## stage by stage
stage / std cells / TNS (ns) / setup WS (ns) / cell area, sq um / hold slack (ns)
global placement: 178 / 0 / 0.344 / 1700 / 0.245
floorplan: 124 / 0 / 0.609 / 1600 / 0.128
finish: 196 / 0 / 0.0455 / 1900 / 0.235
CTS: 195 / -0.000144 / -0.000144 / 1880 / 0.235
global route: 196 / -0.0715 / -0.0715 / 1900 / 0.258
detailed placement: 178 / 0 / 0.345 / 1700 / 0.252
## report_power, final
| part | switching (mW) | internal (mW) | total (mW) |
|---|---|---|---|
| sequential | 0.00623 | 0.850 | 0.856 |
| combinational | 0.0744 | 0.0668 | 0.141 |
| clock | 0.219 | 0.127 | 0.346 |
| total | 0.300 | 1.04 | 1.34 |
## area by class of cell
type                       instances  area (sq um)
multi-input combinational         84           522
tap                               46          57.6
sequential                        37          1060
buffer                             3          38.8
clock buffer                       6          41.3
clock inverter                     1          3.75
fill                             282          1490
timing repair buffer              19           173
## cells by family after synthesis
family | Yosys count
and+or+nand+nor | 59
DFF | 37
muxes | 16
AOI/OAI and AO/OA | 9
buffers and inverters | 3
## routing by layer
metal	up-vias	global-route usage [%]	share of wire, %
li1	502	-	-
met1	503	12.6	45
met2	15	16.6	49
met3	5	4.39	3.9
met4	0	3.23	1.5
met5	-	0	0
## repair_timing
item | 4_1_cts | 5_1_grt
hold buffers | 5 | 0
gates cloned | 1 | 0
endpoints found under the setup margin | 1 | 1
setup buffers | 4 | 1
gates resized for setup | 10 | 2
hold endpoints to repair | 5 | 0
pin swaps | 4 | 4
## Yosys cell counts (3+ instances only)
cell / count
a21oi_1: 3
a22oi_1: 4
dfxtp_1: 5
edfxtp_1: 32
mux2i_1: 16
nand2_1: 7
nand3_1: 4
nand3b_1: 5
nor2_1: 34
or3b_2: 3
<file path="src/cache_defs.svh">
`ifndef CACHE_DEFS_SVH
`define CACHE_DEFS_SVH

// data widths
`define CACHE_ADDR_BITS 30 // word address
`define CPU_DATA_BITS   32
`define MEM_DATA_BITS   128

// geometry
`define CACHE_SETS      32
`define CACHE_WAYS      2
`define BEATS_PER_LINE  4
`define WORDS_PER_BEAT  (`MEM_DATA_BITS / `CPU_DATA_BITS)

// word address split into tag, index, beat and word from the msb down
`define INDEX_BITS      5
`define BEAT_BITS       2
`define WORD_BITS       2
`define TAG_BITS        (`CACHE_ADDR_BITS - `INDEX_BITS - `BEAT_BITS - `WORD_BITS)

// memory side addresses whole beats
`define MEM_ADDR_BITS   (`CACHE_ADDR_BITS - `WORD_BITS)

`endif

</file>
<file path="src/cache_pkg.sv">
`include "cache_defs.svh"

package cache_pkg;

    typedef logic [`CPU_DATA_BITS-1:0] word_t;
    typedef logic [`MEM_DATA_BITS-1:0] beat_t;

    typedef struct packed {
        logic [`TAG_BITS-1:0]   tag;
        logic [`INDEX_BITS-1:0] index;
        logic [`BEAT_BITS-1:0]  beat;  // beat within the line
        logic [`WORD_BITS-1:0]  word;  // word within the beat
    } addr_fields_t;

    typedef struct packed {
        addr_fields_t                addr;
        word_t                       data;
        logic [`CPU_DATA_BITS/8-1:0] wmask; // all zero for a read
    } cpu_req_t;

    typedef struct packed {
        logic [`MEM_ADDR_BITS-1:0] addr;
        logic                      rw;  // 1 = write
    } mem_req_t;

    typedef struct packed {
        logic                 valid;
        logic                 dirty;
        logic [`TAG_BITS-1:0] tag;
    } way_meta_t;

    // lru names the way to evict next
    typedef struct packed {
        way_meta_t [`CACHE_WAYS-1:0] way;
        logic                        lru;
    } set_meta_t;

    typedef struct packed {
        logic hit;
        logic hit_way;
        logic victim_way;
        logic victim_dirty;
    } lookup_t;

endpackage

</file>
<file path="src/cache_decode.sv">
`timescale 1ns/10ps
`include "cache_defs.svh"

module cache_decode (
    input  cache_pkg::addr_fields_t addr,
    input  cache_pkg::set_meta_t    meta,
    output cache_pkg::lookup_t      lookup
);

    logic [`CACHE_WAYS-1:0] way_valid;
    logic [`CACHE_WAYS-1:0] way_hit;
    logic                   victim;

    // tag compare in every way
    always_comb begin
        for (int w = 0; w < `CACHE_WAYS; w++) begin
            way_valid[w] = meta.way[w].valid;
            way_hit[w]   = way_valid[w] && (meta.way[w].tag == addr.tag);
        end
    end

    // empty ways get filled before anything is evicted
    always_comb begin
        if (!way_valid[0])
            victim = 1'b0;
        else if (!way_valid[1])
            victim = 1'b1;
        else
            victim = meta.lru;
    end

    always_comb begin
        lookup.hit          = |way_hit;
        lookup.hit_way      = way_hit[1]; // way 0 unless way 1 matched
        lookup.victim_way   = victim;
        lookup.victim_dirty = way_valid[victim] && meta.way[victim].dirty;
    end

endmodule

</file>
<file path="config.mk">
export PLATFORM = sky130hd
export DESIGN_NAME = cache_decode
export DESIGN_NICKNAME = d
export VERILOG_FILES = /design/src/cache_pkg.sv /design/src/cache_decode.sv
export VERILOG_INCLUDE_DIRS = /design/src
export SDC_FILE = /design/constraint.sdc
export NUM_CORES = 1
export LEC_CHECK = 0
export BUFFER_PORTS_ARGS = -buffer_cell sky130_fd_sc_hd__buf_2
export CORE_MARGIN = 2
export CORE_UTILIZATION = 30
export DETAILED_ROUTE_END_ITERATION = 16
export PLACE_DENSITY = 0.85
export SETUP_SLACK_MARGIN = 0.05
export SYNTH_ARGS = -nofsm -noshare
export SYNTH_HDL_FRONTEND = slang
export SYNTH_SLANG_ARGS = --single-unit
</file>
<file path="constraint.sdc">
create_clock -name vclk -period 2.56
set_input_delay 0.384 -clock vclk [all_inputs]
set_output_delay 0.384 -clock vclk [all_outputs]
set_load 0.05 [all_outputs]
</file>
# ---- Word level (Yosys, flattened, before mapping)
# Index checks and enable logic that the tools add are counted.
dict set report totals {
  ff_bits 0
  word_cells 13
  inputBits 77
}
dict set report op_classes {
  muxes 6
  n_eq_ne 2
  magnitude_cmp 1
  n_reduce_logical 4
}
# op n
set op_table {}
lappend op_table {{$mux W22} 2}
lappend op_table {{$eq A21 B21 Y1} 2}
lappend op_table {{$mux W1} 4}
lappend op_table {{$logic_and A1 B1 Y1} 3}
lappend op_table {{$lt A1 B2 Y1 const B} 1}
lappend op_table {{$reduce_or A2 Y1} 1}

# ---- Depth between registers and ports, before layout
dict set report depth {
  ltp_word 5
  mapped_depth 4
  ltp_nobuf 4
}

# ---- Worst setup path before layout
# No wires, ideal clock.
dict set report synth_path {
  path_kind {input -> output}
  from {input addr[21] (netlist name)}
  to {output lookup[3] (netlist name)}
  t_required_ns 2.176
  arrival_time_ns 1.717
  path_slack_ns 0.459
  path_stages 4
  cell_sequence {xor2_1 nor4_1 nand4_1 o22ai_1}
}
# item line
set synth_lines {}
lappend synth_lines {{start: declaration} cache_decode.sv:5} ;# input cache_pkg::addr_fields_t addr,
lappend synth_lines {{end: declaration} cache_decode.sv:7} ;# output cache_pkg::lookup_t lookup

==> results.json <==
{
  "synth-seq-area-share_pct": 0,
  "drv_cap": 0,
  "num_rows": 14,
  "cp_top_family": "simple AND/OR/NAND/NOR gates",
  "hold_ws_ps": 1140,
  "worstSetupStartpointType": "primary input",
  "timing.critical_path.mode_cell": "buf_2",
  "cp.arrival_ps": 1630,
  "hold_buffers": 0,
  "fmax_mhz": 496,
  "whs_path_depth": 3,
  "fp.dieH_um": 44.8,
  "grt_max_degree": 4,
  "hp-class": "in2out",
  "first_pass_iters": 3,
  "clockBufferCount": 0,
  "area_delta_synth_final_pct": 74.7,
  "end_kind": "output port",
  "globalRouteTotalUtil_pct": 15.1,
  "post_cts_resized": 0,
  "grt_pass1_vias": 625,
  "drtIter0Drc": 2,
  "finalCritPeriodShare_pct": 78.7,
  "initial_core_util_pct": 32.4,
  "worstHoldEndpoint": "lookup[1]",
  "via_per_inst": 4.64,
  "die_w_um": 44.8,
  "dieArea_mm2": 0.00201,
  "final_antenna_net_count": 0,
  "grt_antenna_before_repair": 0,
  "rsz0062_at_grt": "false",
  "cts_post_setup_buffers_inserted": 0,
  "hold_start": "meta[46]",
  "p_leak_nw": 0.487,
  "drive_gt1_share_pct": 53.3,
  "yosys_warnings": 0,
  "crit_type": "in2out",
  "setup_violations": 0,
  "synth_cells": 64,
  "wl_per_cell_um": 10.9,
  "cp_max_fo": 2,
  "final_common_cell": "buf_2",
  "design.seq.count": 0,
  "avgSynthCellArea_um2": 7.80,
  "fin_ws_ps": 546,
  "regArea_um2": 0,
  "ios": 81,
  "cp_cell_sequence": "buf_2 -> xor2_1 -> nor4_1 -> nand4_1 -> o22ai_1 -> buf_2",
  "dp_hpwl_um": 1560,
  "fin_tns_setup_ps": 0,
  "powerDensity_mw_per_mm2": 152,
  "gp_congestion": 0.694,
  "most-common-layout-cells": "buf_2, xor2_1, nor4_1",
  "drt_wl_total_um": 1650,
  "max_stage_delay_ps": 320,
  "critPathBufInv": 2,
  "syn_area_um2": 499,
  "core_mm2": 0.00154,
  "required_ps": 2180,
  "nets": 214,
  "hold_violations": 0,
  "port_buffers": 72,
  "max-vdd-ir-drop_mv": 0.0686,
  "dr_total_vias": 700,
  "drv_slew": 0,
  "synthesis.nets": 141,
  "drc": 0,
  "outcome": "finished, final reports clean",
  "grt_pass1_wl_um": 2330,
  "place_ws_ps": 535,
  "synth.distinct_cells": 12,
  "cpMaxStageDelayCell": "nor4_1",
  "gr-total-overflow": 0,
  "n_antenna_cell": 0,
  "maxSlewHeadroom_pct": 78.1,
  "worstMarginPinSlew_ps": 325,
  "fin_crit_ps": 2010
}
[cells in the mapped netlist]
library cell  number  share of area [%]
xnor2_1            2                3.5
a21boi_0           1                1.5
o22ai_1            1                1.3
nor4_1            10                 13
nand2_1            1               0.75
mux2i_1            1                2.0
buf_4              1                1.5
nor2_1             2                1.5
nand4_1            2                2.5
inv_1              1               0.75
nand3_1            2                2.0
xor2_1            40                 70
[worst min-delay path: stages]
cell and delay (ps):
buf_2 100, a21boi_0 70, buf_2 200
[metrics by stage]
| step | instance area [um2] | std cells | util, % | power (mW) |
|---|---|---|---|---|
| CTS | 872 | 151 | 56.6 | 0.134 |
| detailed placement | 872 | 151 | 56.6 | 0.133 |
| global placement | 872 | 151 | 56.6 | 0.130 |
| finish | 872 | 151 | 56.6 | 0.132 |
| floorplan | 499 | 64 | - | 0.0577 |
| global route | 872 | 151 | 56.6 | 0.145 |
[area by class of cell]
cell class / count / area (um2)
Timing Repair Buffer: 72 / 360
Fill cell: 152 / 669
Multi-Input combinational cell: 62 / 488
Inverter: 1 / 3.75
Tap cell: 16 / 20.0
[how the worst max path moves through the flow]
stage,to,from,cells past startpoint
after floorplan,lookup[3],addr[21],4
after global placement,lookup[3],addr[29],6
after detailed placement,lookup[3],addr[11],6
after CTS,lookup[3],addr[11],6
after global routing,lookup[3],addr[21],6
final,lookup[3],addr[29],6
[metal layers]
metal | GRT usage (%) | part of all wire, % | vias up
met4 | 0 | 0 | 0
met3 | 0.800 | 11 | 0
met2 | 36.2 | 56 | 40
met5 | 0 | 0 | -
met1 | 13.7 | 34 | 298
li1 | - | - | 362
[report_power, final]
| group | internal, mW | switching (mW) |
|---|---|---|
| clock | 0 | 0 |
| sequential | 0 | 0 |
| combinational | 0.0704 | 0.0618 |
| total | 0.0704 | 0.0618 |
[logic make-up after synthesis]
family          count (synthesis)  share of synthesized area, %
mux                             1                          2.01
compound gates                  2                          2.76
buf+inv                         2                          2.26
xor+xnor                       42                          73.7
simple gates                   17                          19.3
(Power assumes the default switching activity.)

········

• _WHAT YOU WILL DO_: Provide only the number of lines within the material that contain the string "instances".

• _RESULT_: 2